In 1837, a young, ambitious Charles Darwin was writing in his journal aboard the HMS Beagle when the vessel was waylaid by pirates. But what caught his attention was the feathery mascot accompanying the posse of pillagers: a dodo bird, thought at the time to be extinct for more than 150 years. In this rare specimen, Darwin envisioned the pathway to scientific fame for himself — and the pirate captain saw the opportunity for vast riches.

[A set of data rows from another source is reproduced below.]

--- src/rtl/arb_pkg.sv ---
// Shared types and sizing helpers for the round-robin arbiter.
package arb_pkg;

    typedef enum logic {
        IDLE,
        GRANT
    } state_t;

    // Requester count for a given grant-index width.
    function automatic int unsigned num_req(input int unsigned n);
        return 32'd1 << n;
    endfunction

endpackage

--- src/rtl/rr_prio_enc.sv ---
// Rotating priority encoder: first set request at or above ptr, wrapping mod 2^n.
module rr_prio_enc
    import arb_pkg::*;
#(
    parameter int unsigned n = 3
) (
    input  logic [num_req(n)-1:0] req,
    input  logic [n-1:0]          ptr,
    output logic [n-1:0]          idx,
    output logic                  valid
);

    localparam int unsigned W = num_req(n);

    logic [W-1:0] rot;
    logic [n-1:0] off;

    // rot[i] is the request i positions above ptr; n-bit index math wraps naturally.
    always_comb begin
        rot = '0;
        for (int unsigned i = 0; i < W; i++) begin
            rot[i] = req[n'(i) + ptr];
        end
    end

    // Descending scan so the lowest set bit of rot is the last one written.
    always_comb begin
        off   = '0;
        valid = 1'b0;
        for (int unsigned i = W; i > 0; i--) begin
            if (rot[i-1]) begin
                off   = n'(i - 1);
                valid = 1'b1;
            end
        end
    end

    assign idx = off + ptr;

endmodule

--- src/rtl/rr_arbiter.sv ---
// Round-robin arbiter for 2^n requesters; grant is held until the holder signals done.
module rr_arbiter
    import arb_pkg::*;
#(
    parameter int unsigned n = 3
) (
    input  logic                  clk,
    input  logic                  reset,
    input  logic [num_req(n)-1:0] req,
    input  logic                  done,
    output logic [num_req(n)-1:0] gnt,
    output logic [n-1:0]          gnt_id,
    output logic                  busy
);

    localparam int unsigned W = num_req(n);

    state_t         state, state_n;
    logic [n-1:0]   ptr, ptr_n;
    logic [n-1:0]   ptr_sel;
    logic [n-1:0]   ptr_next_holder;
    logic [n-1:0]   idx;
    logic           valid;
    logic [W-1:0]   onehot;
    logic [W-1:0]   gnt_n;
    logic [n-1:0]   gnt_id_n;
    logic           busy_n;

    assign ptr_next_holder = gnt_id + n'(1);

    // On completion the search must already use the advanced pointer this cycle.
    assign ptr_sel = (state == GRANT && done) ? ptr_next_holder : ptr;

    rr_prio_enc #(
        .n (n)
    ) u_enc (
        .req   (req),
        .ptr   (ptr_sel),
        .idx   (idx),
        .valid (valid)
    );

    always_comb begin
        onehot      = '0;
        onehot[idx] = 1'b1;
    end

    always_comb begin
        state_n  = state;
        ptr_n    = ptr;
        gnt_n    = gnt;
        gnt_id_n = gnt_id;
        busy_n   = busy;
        case (state)
            IDLE: begin
                if (valid) begin
                    gnt_n    = onehot;
                    gnt_id_n = idx;
                    busy_n   = 1'b1;
                    state_n  = GRANT;
                end else begin
                    gnt_n    = '0;
                    gnt_id_n = '0;
                    busy_n   = 1'b0;
                end
            end
            GRANT: begin
                if (done) begin
                    ptr_n = ptr_next_holder;
                    if (valid) begin
                        gnt_n    = onehot;
                        gnt_id_n = idx;
                    end else begin
                        gnt_n    = '0;
                        gnt_id_n = '0;
                        busy_n   = 1'b0;
                        state_n  = IDLE;
                    end
                end
            end
            default: begin
                state_n  = IDLE;
                gnt_n    = '0;
                gnt_id_n = '0;
                busy_n   = 1'b0;
            end
        endcase
    end

    always_ff @(posedge clk) begin
        if (reset) begin
            state  <= IDLE;
            ptr    <= '0;
            gnt    <= '0;
            gnt_id <= '0;
            busy   <= 1'b0;
        end else begin
            state  <= state_n;
            ptr    <= ptr_n;
            gnt    <= gnt_n;
            gnt_id <= gnt_id_n;
            busy   <= busy_n;
        end
    end

endmodule
--- config.mk ---
export PLATFORM = sky130hd
export DESIGN_NAME = rr_arbiter
export DESIGN_NICKNAME = d
export VERILOG_FILES = /design/src/rtl/arb_pkg.sv /design/src/rtl/rr_prio_enc.sv /design/src/rtl/rr_arbiter.sv
export SDC_FILE = /design/constraint.sdc
export NUM_CORES = 1
export LEC_CHECK = 0
export ABC_CLOCK_PERIOD_IN_PS = 4500
export BUFFER_PORTS_ARGS = -buffer_cell sky130_fd_sc_hd__buf_4
export CAP_MARGIN = 15
export CORE_MARGIN = 2
export CORE_UTILIZATION = 30
export DETAILED_ROUTE_END_ITERATION = 10
export PLACE_DENSITY_LB_ADDON = 0.12
export REMOVE_ABC_BUFFERS = 1
export SLEW_MARGIN = 20
export SYNTH_ARGS = -nofsm -noshare
export SYNTH_HDL_FRONTEND = slang
export SYNTH_SLANG_ARGS = --single-unit
--- constraint.sdc ---
create_clock -name clk -period 4.5 [get_ports clk]
set_input_delay 0.225 -clock clk [delete_from_list [all_inputs] [get_ports clk]]
set_output_delay 0.225 -clock clk [all_outputs]
set_load 0.01 [all_outputs]
==> Implementation_results.wiki, run 1 <==
{| class="wikitable"
! Metric !! Value
|-
| Predominant post-synthesis flop cell || sky130_fd_sc_hd__dfxtp_1
|-
| Pin count of the biggest net entering global routing || 12
|-
| Overall die height || 73.3 um
|-
| Number of different library cells in the post-synthesis netlist || 51
|-
| Most area-hungry cell type in the Yosys netlist || sky130_fd_sc_hd__dfxtp_1
|-
| Number of buffers created by CTS || 3
|-
| Kind of path behind the tightest hold check || primary input to flop
|-
| Layout cells sized above 1 || 21.8%
|-
| Post-synth EDFFs || 0
|-
| Signal arrival time at the worst endpoint || 4.29 ns
|-
| Layer with the highest usage || met2
|-
| Reg power frac || 22.7%
|-
| Fraction of met3 tracks used by global routing || 2.19%
|-
| Placed instance area || 1660 um2
|-
| Post-synthesis cell count || 173
|-
| Endpoint class of the critical path || flop
|-
| Actual transition at the worst max-transition pin || 0.558 ns
|-
| Setup-violating endpoint count in the final report || 0
|-
| Clock tree from TritonCTS || built
|-
| Count of port buffers added during placement || 22
|-
| Antenna diode instance count || 0
|-
| Area taken by flip-flops and latches || 320 um2
|-
| Worst relative slew slack || 62.7%
|-
| Met1 Resource Use GR || 20.1%
|-
| Highest clock rate || 0.242 GHz
|-
| Run status || finished clean
|-
| Clock latency on the worst-skew pair || 0.25 ns
|-
| Count of cells resized by post-cts repair || 0
|-
| Top-level port count || 23
|-
| Setup crit start kind || flop
|-
| Final worst path period need || 4.13 ns
|-
| ANT nets after route || 0
|-
| Max capacitance violation total || 0
|-
| Category of the critical setup timing path || flop to flop
|-
| Portion of the post-synthesis area used by sequential elements || 22.3%
|-
| Post-layout utilization of the core || 36.7%
|-
| Via count || 1386
|-
| Largest driver fanout on the critical path || 8
|-
| Static leakage power || 0.725 nW
|-
| First-pass GRT wire length || 6270 um
|-
| DR DRC count || 0
|-
| Synth Warn # || 0
|-
| Buffers inserted by post-CTS timing repair || 0
|-
| Overall die area || 5370 um2
|-
| Chip Width || 73.3 um
|-
| Initial antenna violation count || 0
|-
| GRT met2 Usage || 23.3%
|-
| Detailed placer's ending HPWL || 2980 um
|-
| Final-layout fill cell count || 480
|-
| Final design area excluding fillers || 1710 um2
|-
| Netlist area before placement || 1440 um2
|-
| Global placement routability congestion || 0.886
|-
| Portion of synthesized cell area occupied by the leading cell type || 22.3%
|-
| Core Footprint || 4660 um2
|-
| Layout net count || 212
|-
| Final routed wire length divided by cell count || 14.5 um
|-
| Worst clock skew || 0.00131 ns
|-
| Via count of the first global-routing pass || 1328
|-
| DRT Pass-1 Iters || 4
|-
| Async S/R FF share, synth || 0%
|-
| Number of failing hold endpoints at the final stage || 0
|-
| Most used standard cells in the synthesized netlist || 20 x sky130_fd_sc_hd__nand2_1, 17 x sky130_fd_sc_hd__nand3_1, 16 x sky130_fd_sc_hd__dfxtp_1
|-
| Fin. max-slew vios || 0
|-
| Post-DR vias/cell || 5.52
|-
| Clk slew on worst S/H paths || 0.06 ns
|-
| 1st-iter DRT viols || 50
|-
| Cell-internal power || 0.000495 W
|-
| Maximum clock insertion buffer count || 2
|-
| Number of core rows || 25
|-
| RSZ-0062 raised after global routing || no
|-
| Clock network power share || 14.5%
|-
| Combinational power share || 62.8%
|-
| Total net switching power || 0.000378 W
|-
| Total grt overflow || 0
|-
| Biggest area contributors in the synthesized netlist || sky130_fd_sc_hd__dfxtp_1 22%, sky130_fd_sc_hd__nand3_1 5.9%, sky130_fd_sc_hd__mux4_1 5.5%, sky130_fd_sc_hd__nand2_1 5.2%, sky130_fd_sc_hd__mux4_2 4.7%
|-
| Area taken by multi-input logic gates || 1040 um2
|-
| Number of clock sinks seen by CTS || 16
|-
| Root buffer cell || sky130_fd_sc_hd__clkbuf_8
|-
| Syn Area/Cell || 8.32 um2
|-
| Total routing resource utilization after global routing || 14.7%
|-
| Initial standard-cell utilization of the core || 30.9%
|-
| Count of H-tree levels built during CTS || 1
|-
| Power density of the placed cells || 510 nW/um2
|-
| Area overhead of the layout relative to synthesis || 18.9%
|-
| Final worst-path cycle share || 91.7%
|-
| Register bit count reported by yosys || 16
|-
| Max IR drop VDD || 0.129 mV
|-
| Proportion of total power due to net switching || 43.3%
|-
| Critical Path RT || 4.66 ns
|-
| Most instantiated library cell after synthesis || sky130_fd_sc_hd__nand2_1
|-
| Final routed wirelength across all metal layers || 3630 um
|-
| CTS Hold Bufs || 0
|-
| Post-Route Setup TNS || 0 ns
|}
-- area by class of cell --
class	instances	area share (%)
clock buffer	4	3.22
multi-input combinational	143	60.6
tap	54	3.95
sequential	16	18.7
timing repair buffer	25	11.0
inverter	9	2.56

OK, so none of that actually happened. But that’s the loopy premise of The Pirates! Bands of Misfits, the latest stop-motion animation feature from Aardman Animations, the British studio best known for Wallace and Gromit and Chicken Run.
Based on a series of tongue-in-cheek novels from Gideon Defoe, which feature a particularly inept band of buccaneers having adventures with caricatured historical and literary figures, Pirates is just what audiences have come to expect from Aardman: smart, adventure-driven comedy with all-ages appeal and an affinity for clever sight gags.
The first scene involving the pirates themselves is a succinct introduction to what kind of humor is in store: A heated argument is going on below deck about just what the best thing about being a pirate is. Is it the looting or the cutlasses? Or maybe the exotic diseases?
The squabble is interrupted by the Pirate Captain — Hugh Grant, voicing a character whose name literally is “Pirate Captain” — who suggests they’re all wrong, and launches into a musical tribute to both piracy and the fact that it’s “Ham Night” aboard the ship.